- Stomach cancer
What is stomach cancer?
Stomach cancer develops when cells in the lining of the stomach grow and divide in an abnormal way. Tumours can begin anywhere in the stomach, although most start in the glandular tissue found on the stomach’s inner surface (mucosa). This type of cancer is called adenocarcinoma of the stomach (also known as gastric cancer).
If it is not found and treated early, stomach cancer can spread through the lymphatic system to nearby lymph nodes or through the bloodstream to other parts of the body, such as the liver and lungs. It may also spread to the walls of the abdomen (peritoneum). Rarely, it can grow through the stomach wall into nearby organs such as the pancreas and bowel.

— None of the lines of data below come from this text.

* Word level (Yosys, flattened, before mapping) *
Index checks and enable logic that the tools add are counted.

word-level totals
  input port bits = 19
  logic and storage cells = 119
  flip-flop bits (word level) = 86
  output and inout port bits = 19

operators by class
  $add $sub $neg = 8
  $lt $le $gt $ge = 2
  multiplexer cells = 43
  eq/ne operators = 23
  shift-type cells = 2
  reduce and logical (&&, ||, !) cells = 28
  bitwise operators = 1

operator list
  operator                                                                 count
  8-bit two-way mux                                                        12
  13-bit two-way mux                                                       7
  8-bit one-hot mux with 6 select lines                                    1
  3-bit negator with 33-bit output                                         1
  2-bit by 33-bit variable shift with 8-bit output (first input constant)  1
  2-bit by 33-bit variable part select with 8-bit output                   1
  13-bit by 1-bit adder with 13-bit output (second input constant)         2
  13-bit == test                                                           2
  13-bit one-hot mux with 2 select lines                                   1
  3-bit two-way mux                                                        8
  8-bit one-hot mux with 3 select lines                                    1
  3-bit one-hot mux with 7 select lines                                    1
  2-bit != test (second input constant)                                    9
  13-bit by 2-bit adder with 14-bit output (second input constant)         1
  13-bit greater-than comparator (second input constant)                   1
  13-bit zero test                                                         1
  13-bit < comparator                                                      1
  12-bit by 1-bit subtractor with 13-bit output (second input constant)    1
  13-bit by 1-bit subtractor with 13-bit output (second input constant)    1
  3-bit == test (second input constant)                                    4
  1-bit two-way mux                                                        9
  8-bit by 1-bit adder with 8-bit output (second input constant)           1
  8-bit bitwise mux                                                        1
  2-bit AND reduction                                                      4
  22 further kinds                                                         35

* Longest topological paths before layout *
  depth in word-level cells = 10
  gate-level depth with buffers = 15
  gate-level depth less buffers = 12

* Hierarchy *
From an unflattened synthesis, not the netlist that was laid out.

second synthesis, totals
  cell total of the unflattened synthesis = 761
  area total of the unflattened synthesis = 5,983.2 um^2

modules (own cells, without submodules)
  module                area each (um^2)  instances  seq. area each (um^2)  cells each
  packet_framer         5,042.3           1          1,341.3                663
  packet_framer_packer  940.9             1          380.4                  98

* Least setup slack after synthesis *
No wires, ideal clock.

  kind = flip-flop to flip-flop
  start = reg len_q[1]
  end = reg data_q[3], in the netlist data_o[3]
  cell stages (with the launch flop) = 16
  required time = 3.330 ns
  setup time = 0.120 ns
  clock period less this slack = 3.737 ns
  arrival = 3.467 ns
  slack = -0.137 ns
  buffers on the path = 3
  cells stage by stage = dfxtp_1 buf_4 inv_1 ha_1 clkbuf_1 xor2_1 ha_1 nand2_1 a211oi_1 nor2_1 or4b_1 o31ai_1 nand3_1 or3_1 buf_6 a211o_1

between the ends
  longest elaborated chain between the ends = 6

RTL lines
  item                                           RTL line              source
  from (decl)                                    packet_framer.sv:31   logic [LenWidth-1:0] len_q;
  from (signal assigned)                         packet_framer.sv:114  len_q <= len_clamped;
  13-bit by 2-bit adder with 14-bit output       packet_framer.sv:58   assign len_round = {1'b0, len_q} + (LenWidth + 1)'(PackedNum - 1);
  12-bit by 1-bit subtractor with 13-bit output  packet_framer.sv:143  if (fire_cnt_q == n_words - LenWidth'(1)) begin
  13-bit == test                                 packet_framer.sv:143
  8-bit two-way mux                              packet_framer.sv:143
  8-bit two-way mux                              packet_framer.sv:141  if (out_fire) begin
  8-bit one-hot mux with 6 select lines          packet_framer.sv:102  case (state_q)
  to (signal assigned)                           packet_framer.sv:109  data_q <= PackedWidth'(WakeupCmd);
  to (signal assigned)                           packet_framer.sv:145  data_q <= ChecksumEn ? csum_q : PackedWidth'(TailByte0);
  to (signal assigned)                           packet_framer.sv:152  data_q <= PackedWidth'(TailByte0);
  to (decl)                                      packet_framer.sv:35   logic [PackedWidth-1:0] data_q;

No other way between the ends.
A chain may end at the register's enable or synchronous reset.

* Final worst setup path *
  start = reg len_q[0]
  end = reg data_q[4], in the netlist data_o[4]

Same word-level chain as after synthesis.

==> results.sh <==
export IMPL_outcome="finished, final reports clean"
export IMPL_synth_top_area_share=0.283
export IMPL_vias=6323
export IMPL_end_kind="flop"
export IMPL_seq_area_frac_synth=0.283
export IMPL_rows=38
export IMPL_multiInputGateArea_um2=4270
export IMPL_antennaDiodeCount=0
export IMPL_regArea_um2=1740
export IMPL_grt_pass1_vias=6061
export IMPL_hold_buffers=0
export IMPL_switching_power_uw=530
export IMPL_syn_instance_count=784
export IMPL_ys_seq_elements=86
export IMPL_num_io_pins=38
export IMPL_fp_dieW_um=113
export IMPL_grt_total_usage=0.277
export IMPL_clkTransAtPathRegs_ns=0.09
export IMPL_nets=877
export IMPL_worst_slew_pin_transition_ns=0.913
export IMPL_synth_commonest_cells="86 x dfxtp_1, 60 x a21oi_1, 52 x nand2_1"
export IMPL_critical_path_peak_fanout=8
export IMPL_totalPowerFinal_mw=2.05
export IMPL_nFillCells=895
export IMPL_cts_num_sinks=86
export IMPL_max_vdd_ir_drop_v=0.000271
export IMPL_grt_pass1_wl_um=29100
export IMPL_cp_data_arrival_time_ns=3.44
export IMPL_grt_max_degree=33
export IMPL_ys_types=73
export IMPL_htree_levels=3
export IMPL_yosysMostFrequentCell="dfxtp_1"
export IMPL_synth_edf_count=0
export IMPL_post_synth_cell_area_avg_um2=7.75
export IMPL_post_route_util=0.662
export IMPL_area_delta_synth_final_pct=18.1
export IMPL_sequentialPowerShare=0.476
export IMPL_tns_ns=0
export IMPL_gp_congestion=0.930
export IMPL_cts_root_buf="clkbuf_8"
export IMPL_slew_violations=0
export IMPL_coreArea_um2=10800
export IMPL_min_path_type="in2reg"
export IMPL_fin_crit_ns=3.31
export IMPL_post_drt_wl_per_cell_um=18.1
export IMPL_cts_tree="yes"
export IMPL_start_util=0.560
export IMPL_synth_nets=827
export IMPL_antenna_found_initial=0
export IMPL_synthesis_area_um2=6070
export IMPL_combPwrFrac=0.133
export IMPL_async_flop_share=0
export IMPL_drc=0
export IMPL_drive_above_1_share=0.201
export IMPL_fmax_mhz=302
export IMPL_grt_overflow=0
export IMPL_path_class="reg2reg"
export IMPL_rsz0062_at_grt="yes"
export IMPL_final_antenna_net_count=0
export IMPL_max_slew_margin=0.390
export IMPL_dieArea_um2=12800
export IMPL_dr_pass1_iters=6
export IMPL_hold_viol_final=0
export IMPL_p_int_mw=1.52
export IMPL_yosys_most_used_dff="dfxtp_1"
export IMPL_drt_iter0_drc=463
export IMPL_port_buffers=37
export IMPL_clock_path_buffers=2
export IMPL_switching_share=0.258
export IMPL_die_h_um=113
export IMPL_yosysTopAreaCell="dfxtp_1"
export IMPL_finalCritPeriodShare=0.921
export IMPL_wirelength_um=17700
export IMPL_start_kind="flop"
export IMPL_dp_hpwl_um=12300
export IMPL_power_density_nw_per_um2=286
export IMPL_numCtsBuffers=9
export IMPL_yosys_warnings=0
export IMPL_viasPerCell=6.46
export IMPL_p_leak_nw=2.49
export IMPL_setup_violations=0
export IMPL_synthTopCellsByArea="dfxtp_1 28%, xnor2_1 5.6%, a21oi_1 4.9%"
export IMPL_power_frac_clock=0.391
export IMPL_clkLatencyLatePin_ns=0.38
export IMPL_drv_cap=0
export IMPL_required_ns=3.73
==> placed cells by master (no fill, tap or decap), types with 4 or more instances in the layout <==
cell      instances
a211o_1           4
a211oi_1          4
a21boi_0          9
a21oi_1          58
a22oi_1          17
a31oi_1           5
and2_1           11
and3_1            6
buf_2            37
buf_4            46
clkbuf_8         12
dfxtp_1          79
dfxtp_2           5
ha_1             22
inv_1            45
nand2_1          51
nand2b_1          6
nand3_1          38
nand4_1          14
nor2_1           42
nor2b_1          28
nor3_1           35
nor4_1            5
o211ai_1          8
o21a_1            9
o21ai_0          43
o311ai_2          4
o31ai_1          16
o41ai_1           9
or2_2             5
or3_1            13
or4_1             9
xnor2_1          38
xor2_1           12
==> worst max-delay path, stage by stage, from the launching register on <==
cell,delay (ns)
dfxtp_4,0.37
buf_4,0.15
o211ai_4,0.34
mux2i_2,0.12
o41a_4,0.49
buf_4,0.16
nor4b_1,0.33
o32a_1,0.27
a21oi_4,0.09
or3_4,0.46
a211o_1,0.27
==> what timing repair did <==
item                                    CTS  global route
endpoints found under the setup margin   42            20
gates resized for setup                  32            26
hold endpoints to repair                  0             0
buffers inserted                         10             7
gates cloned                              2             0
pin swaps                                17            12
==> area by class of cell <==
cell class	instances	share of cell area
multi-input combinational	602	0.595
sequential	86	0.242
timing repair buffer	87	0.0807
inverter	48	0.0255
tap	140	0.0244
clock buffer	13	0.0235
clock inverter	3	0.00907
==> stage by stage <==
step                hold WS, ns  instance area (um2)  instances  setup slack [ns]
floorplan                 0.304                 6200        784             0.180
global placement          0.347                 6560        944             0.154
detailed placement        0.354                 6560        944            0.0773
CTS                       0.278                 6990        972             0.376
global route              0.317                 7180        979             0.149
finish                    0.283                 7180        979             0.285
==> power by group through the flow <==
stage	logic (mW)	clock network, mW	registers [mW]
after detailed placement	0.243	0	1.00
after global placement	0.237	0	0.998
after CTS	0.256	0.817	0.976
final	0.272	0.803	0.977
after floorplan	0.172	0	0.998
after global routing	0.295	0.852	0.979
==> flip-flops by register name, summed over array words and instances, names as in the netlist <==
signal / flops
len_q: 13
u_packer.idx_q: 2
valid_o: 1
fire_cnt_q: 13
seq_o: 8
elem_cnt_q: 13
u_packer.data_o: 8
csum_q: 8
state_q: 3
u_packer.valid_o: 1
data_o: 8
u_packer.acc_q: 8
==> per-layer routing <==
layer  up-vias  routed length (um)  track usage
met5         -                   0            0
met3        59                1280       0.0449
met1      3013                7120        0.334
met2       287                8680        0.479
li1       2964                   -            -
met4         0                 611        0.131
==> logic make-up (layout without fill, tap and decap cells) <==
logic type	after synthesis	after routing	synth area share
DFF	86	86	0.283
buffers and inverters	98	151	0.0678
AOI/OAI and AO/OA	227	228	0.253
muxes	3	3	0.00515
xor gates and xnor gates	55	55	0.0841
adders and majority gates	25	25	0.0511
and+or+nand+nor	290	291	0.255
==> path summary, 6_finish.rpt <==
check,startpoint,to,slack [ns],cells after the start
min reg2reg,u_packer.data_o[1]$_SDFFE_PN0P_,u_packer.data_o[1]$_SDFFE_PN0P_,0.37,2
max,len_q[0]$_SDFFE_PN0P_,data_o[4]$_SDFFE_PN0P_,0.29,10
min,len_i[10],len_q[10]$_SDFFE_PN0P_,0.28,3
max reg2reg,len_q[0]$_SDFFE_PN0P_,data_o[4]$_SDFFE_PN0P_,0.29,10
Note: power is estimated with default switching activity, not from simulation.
### src/rtl/if_fetch_stage.sv
// IF stage: PC, single-outstanding imem fetch (REQ/WAIT/HOLD), IF/ID register; >=2 cycles/instr, stall holds IF/ID and parks a late response in a skid.
// Define IF_PERF_CNT_EN to add perf_stall_cyc / perf_flush_cnt counters.
module if_fetch_stage #(
    parameter int            AW       = 32,
    parameter logic [AW-1:0] RESET_PC = AW'(32'h0000_3000)
) (
    input  logic          clk,
    input  logic          rst,
    output logic          imem_req,
    output logic [AW-1:0] imem_addr,
    input  logic [31:0]   imem_rdata,
    input  logic          imem_rvalid,
    input  logic          stall,
    input  logic          redirect,
    input  logic [AW-1:0] redirect_pc,
    output logic [31:0]   id_instr,
    output logic [5:0]    id_op,
    output logic [AW-1:0] id_pc,
    output logic [AW-1:0] id_pc_plus4,
    output logic          id_valid
`ifdef IF_PERF_CNT_EN
    ,
    output logic [31:0]   perf_stall_cyc,
    output logic [31:0]   perf_flush_cnt
`endif
);

    typedef enum logic [1:0] {
        S_REQ  = 2'd0,
        S_WAIT = 2'd1,
        S_HOLD = 2'd2
    } state_t;

    state_t        r_state;
    state_t        w_state_nxt;
    logic [AW-1:0] r_pc;
    logic          r_kill;
    logic [31:0]   r_skid;
    logic [31:0]   r_id_instr;
    logic [AW-1:0] r_id_pc;
    logic [AW-1:0] r_id_pc4;
    logic          r_id_valid;

    logic [AW-1:0] w_pc4;
    logic          w_deliver;
    logic          w_resp;

    assign w_pc4     = r_pc + AW'(4);
    assign w_resp    = (r_state == S_WAIT) && imem_rvalid;
    assign w_deliver = w_resp && !r_kill && !redirect && !stall;

    always_ff @(posedge clk) begin
        if (rst) begin
            r_state <= S_REQ;
        end else begin
            r_state <= w_state_nxt;
        end
    end

    always_comb begin
        w_state_nxt = r_state;
        unique case (r_state)
            S_REQ:   w_state_nxt = redirect ? S_REQ : S_WAIT;
            S_WAIT: begin
                if (imem_rvalid) begin
                    w_state_nxt = (redirect || r_kill || !stall) ? S_REQ : S_HOLD;
                end
            end
            S_HOLD: begin
                if (redirect || !stall) begin
                    w_state_nxt = S_REQ;
                end
            end
            default: w_state_nxt = S_REQ;
        endcase
    end

    // A redirect in REQ suppresses the request so no response to the old PC is ever in flight.
    always_comb begin
        imem_req  = 1'b0;
        imem_addr = {r_pc[AW-1:2], 2'b00};
        if (r_state == S_REQ && !rst && !redirect) begin
            imem_req = 1'b1;
        end
    end

    always_ff @(posedge clk) begin
        if (rst) begin
            r_pc       <= RESET_PC;
            r_kill     <= 1'b0;
            r_skid     <= 32'h0;
            r_id_instr <= 32'h0;
            r_id_pc    <= '0;
            r_id_pc4   <= '0;
            r_id_valid <= 1'b0;
        end else if (redirect) begin
            r_pc       <= {redirect_pc[AW-1:2], 2'b00};
            r_kill     <= (r_state == S_WAIT) && !imem_rvalid;
            r_skid     <= 32'h0;
            r_id_instr <= 32'h0;
            r_id_pc    <= '0;
            r_id_pc4   <= '0;
            r_id_valid <= 1'b0;
        end else begin
            if (w_resp) begin
                r_kill <= 1'b0;
                if (!r_kill && stall) begin
                    r_skid <= imem_rdata;
                end
            end
            if (!stall) begin
                if (w_deliver) begin
                    r_id_instr <= imem_rdata;
                    r_id_pc    <= r_pc;
                    r_id_pc4   <= w_pc4;
                    r_id_valid <= 1'b1;
                    r_pc       <= w_pc4;
                end else if (r_state == S_HOLD) begin
                    r_id_instr <= r_skid;
                    r_id_pc    <= r_pc;
                    r_id_pc4   <= w_pc4;
                    r_id_valid <= 1'b1;
                    r_pc       <= w_pc4;
                end else begin
                    r_id_instr <= 32'h0;
                    r_id_pc    <= '0;
                    r_id_pc4   <= '0;
                    r_id_valid <= 1'b0;
                end
            end
        end
    end

    assign id_instr    = r_id_instr;
    assign id_op       = r_id_instr[31:26];
    assign id_pc       = r_id_pc;
    assign id_pc_plus4 = r_id_pc4;
    assign id_valid    = r_id_valid;

`ifdef IF_PERF_CNT_EN
    logic [31:0] r_perf_stall;
    logic [31:0] r_perf_flush;

    always_ff @(posedge clk) begin
        if (rst) begin
            r_perf_stall <= 32'h0;
            r_perf_flush <= 32'h0;
        end else begin
            if (stall && !redirect) begin
                r_perf_stall <= r_perf_stall + 32'd1;
            end
            if (redirect) begin
                r_perf_flush <= r_perf_flush + 32'd1;
            end
        end
    end

    assign perf_stall_cyc = r_perf_stall;
    assign perf_flush_cnt = r_perf_flush;
`endif

endmodule

### config.mk
export PLATFORM = sky130hd
export DESIGN_NAME = if_fetch_stage
export DESIGN_NICKNAME = d
export VERILOG_FILES = /design/src/rtl/if_fetch_stage.sv
export SDC_FILE = /design/constraint.sdc
export NUM_CORES = 1
export LEC_CHECK = 0
export ABC_CLOCK_PERIOD_IN_PS = 2000
export CORE_MARGIN = 5
export CORE_UTILIZATION = 47
export CTS_CLUSTER_DIAMETER = 120
export DETAILED_ROUTE_END_ITERATION = 10
export HOLD_SLACK_MARGIN = 0.08
export PLACE_DENSITY_LB_ADDON = 0.1
export SLEW_MARGIN = 0
export SYNTH_ARGS = -nofsm -noshare
export SYNTH_HDL_FRONTEND = slang
export SYNTH_SLANG_ARGS = --single-unit
### constraint.sdc
create_clock -name clk -period 2 [get_ports clk]
set_input_delay 0.3 -clock clk [delete_from_list [all_inputs] [get_ports clk]]
set_output_delay 0.3 -clock clk [all_outputs]
set_load 0.02 [all_outputs]
Word-level counts from Yosys, hierarchy flattened
Index checks and enable logic that the tools add are counted.

word-level totals
  register bits = 164
  input port bits = 69
  output and inout bits = 136

operators by class
  reduce and logical (&&, ||, !) cells = 25
  bitwise gates (word level) = 1
  eq/ne operators = 5
  multiplexer cells = 20
  add/subtract/negate cells = 1

operator list
  operator                 number
  $mux W32                 10
  $add A32 B3 Y32 const B  1
  $logic_and A1 B1 Y1      8
  $reduce_and A2 Y1        4
  $mux W1                  6
  $mux W2                  3
  $pmux W2 S3              1
  $logic_not A1 Y1         5
  $ne A2 B2 Y1 const B     2
  $reduce_bool A2 Y1       2
  $logic_or A1 B1 Y1       3
  $reduce_bool A3 Y1       1
  $eq A2 B1 Y1 const B     1
  $eq A2 B2 Y1 const B     1
  $logic_not A2 Y1         1
  $ne A2 B1 Y1 const B     1
  $reduce_or A2 Y1         1
  $not A1 Y1               1

Depth between registers and ports, before layout
  depth in word-level cells = 8
  depth in mapped cells = 7
  gate-level depth less buffers = 6

Least setup slack after synthesis
OpenSTA, ideal clock, no wires.

  kind = flip-flop to flip-flop
  from = reg r_pc[2]
  to = reg r_pc[22]
  stages on the path, launching flop included = 7
  clock period less this slack = 1,987 ps
  setup time = 127 ps
  setup slack = 13 ps
  data arrival time = 1,860 ps
  path through = dfxtp_1 ha_1 nand4_2 or4_4 nor3_2 xnor2_1 o21ai_1

between the ends
  longest elaborated chain between the ends = 5

ends and longest elaborated chain
  what                    RTL line  RTL
  start, declared         36        logic [AW-1:0] r_pc;
  start signal, assigned  97        r_pc <= {redirect_pc[AW-1:2], 2'b00};
  start signal, assigned  117       r_pc <= w_pc4;
  start signal, assigned  123       r_pc <= w_pc4;
  $add A32 B3 Y32 (*)     48        assign w_pc4 = r_pc + AW'(4);
  $mux W32                118       end else if (r_state == S_HOLD) begin
  $mux W32 (*)            112       if (w_deliver) begin
  $mux W32 (*)            111       if (!stall) begin
  $mux W32 (*)            96        end else if (redirect) begin

Mark *: on every way between the ends. The rest lies on a longest branch, timed or not. The select of a mux whose other input is x is not followed.
A chain may end at the register's enable or synchronous reset.

Final worst setup path
  from = reg r_pc[8]
  to = out imem_addr[8]

RTL lines
  what           RTL line  RTL
  end, declared  10        output logic [AW-1:0] imem_addr,

No word-level cell between the ends.

==> results.md <==
* Nature of the critical path endpoint: primary output
* Pleak at ~3.4 nW
* Highest-count cells in the layout ignoring fill and taps: clkdlybuf4s50_1 (194), dfxtp_1 (158), nand2_1 (123), buf_4 (52), nor2_1 (46)
* Fin util at 69.27%
* Flop pwr share at 44.8%
* Critical path type: flip-flop to primary output
* Clock H-tree levels at 4
* CTS tree: built
* Hold Slack at ~0.45 ns
* Routability cong. at between 0.8 and 0.9
* Number of synthesized register bits at 158
* # DRC at 0
* Syn Inst Count at 743
* Layout cells sized above 1 at between 10 and 15%
* Total power draw at 7.335 mW
* Status: finished clean
* DRT Wirelength at 19,600 um
* Crit-path max FO at 5
* Die Span X at 127.7 um
* Sequential area share after synthesis at 48.59%
* Final hold vios at 0
* Mapped cell area at 6510 um2
* Sw power at around 1.8 mW
* Syn_area_per_cell at 8.762 um2
* Yosys warning total at 0
* EDFF count, synth at 0
* Clock buffer count from CTS at 17
* # diodes at 0
* All-layer global routing usage at about a quarter
* Min Tclk post-route at 1.938 ns
* Power Internal at 5.563 mW
* Setup repair after global routing missed its margin: no
* Clk sinks at 158
* Detail Route Antenna Nets at 0
* Core ar. at 13,720 um2
* Setup violators final at 0
* Initial Util at 47.45%
* Die area at 16,300 um2
* Clk slew on worst S/H paths at 0.06 ns
* Clk pwr share at 43.6%
* Max Buffers Root-to-Sink at 2
* Sw frac at between 20% and 30%
* Worst Skew at 0.006895 ns
* Post-layout net count at 1,019
* Post-synth cell types at 57
* Inst Count DP at about 1,100
* IO Count at 205
* Vias in the first global route at 6,216
* Die height at approximately 130 um
* WL per Instance at roughly 17 um
* Leading register cell type out of synthesis: dfxtp_1
* First-pass GRT wire length at 31,370 um
* Critical Path Start Type: flip-flop
* WP data required at 1.70 ns
* Final Max Slew Viols at 0
* Normalized max-slew margin at 56.44%
* Critical path arrival at 1.64 ns
* Max cap viols at 0
* Port bufs at 196
* Initial DRC count at between 400 and 500
* Pre-CTS WS at -0.1464 ns
* Total number of vias at 6,324
* Final period util at 96.88%
* Layout Cells excl Fill at 1,142
* Async SR Flop Fraction at 0%
* Maximum VDD drop at 0.0006333 V
* CTS root buf: clkbuf_16
* Rows at 43
* Length of the first detailed-routing pass in iterations at 5
* Worst slew pin tran at about 0.65 ns
* Hold-fix buffers, CTS at 0
* Pin count of the biggest net entering global routing at 65
* Hold WC Path Type: flip-flop to flip-flop
* Skew-Pair Late Insertion Delay at 0.42 ns
* Worst setup margin at 0.06234 ns
* Fmax at 516.1 MHz
* Vias per Instance at ~5.5
* Combinational power share at 11.6%
* Initial antenna violation count at 0
* Post-DP HPWL at 13,730 um
* Power density over cell area at 771.9 nW/um2
* Area grow syn2layout at 45.97%
* Most common cell after layout, fill and taps aside: clkdlybuf4s50_1
* Grt ovf at 0
power groups by stage:
stage	logic [mW]	clock network, mW	registers, mW
2_1_floorplan	0.342	0	3.43
3_3_place_gp	0.836	0	3.35
3_5_place_dp	0.852	0	3.35
4_1_cts	0.858	3.22	3.29
5_1_grt	0.917	3.35	3.30
6_report	0.853	3.20	3.29
cell type report:
cell class / count / area [um2]
clock inverters: 11 / 115.1
inverters: 10 / 37.54
clock buffers: 21 / 470.5
repair buffers: 255 / 2486
multi-input cells: 507 / 3005
flip-flops and latches: 158 / 3163
well taps: 180 / 225.2
fillers: 1114 / 4217
registers in the layout (all words and copies together) (netlist names):
name,cells
r_kill,1
r_pc,30
id_instr,32
id_valid,1
id_pc,30
r_state,2
r_skid,32
id_pc_plus4,30
stage by stage:
stage	cell area, um2	TNS (ns)
global placement	8911	-0.3494
floorplan	6529	0
CTS	9495	0
global route	9503	0
detailed placement	8911	-0.8286
finish	9503	0
synth_stat cells, types with 5 or more instances:
library cell	number	area, um2
nand2_1	123	461.7
nand3_1	14	70.07
buf_2	17	85.08
nor2_1	49	183.9
a21oi_1	40	200.2
nor3b_1	5	37.54
mux2i_1	5	50.05
buf_4	13	97.59
xnor2_1	16	140.1
o22ai_1	8	50.05
xor2_1	19	166.4
nor2b_1	14	87.58
a221oi_1	33	289.0
o21ai_1	7	35.03
clkbuf_1	41	153.9
o21a_1	5	37.54
nor3_1	42	210.2
inv_1	10	37.54
dfxtp_1	158	3163
a22o_1	27	236.5
o211ai_1	5	37.54
and3_1	5	31.28
a22oi_1	8	60.06
nand4_1	9	56.30
o21ai_0	29	145.1
worst paths after layout:
kind | startpoint | slack, ns | cells after the start | end
worst max-delay path | r_pc[8] | 0.06 | 2 | imem_addr[8]
worst min-delay path | id_pc[27] | 0.45 | 2 | id_pc[27]
worst max register to register | r_pc[2] | 0.12 | 7 | r_pc[27]
worst min register to register | id_pc[27] | 0.45 | 2 | id_pc[27]
repair_timing:
action,CTS,global route
cloned,0,0
pin swaps,0,1
buffers inserted,0,1
endpoints found under the setup margin,1,2
gates resized for setup,1,0
critical path: stages, from the launching register on:
cell and delay, ns:
dfxtp_1 0.42, buf_4 0.16, clkdlybuf4s50_1 0.64
routing by layer:
layer | vias to the layer above | routed length, um | GRT usage, %
met5 | - | 0 | 0
met4 | 0 | 507 | 9.551
met3 | 36 | 1431 | 6.083
met2 | 243 | 9827 | 40.72
met1 | 3025 | 7831 | 28.36
li1 | 3020 | - | -
cell families (layout without fill, tap and decap cells):
group                      count (synthesis)  in the layout  synth area share (%)
other                                      1              6               0.05760
adders and majority gates                  1              1                0.1922
muxes                                      6              6                0.9418
DFF                                      158            158                 48.59
AOI/OAI and AO/OA                        179            179                 19.05
xor gates and xnor gates                  35             35                 4.709
buffers and inverters                     83            297                 5.881
and+or+nand+nor                          280            280                 20.58
No activity file was read; power rests on OpenSTA's default activity.
--- config.mk ---
export PLATFORM = sky130hd
export DESIGN_NAME = gf2m163_reduce_seq
export DESIGN_NICKNAME = d
export VERILOG_FILES = /design/src/rtl/gf2m163_pkg.sv /design/src/rtl/gf2m_fold.sv /design/src/rtl/gf2m163_reduce_seq.sv
export SDC_FILE = /design/constraint.sdc
export NUM_CORES = 1
export LEC_CHECK = 0
export ABC_AREA = 1
export BUFFER_PORTS_ARGS = -buffer_cell sky130_fd_sc_hd__buf_2
export CORE_MARGIN = 10
export CORE_UTILIZATION = 53
export DETAILED_ROUTE_END_ITERATION = 8
export PLACE_DENSITY = 0.78
export SLEW_MARGIN = 20
export SYNTH_ARGS = -nofsm -noshare
export SYNTH_HDL_FRONTEND = slang
export SYNTH_SLANG_ARGS = --single-unit
--- constraint.sdc ---
create_clock -name clk -period 2.3 [get_ports clk]
set_clock_uncertainty 0.1 [all_clocks]
set_input_delay 0.46 -clock clk [delete_from_list [all_inputs] [get_ports clk]]
set_output_delay 0.46 -clock clk [all_outputs]
set_load 0.03 [all_outputs]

Rare types of stomach cancer
Some less common types of cancer can affect the stomach. These include small cell carcinomas, lymphomas, neuroendocrine tumours and gastrointestinal stromal tumours. These types of cancer aren’t discussed here and treatment may be different. For more information, call Cancer Council 13 11 20.
|Some cancers start at the point where the stomach meets the oesophagus (the gastro-oesophageal junction). Depending on the type of gastro-oesophageal cancer, it may be treated similarly to stomach cancer. For more information about your situation, talk to your treatment team.|
Learn more about:
Prof David Watson, Senior Consultant Surgeon, Oesophago-gastric Surgery Unit, Flinders Medical Centre, and Matthew Flinders Distinguished Professor of Surgery, Flinders University, SA; Kate Barber, 13 11 20 Consultant, Cancer Council Victoria; Katie Benton, Advanced Dietitian, Cancer Care, Sunshine Coast Hospital and Health Service, QLD; Alana Fitzgibbon, Clinical Nurse Consultant, Gastrointestinal Cancers, Royal Hobart Hospital, TAS; Christine Froude, Consumer; Dr Andrew Oar, Radiation Oncologist, Icon Cancer Centre, Gold Coast University Hospital, QLD; Dr Spiro Raftopoulos, Interventional Endoscopist and Consultant Gastroenterologist, Sir Charles Gairdner Hospital, WA; Grant Wilson, Consumer; Prof Desmond Yip, Clinical Director, Department of Medical Oncology, The Canberra Hospital, ACT. We also thank the health professionals, consumers and editorial teams who have worked on previous editions of this title.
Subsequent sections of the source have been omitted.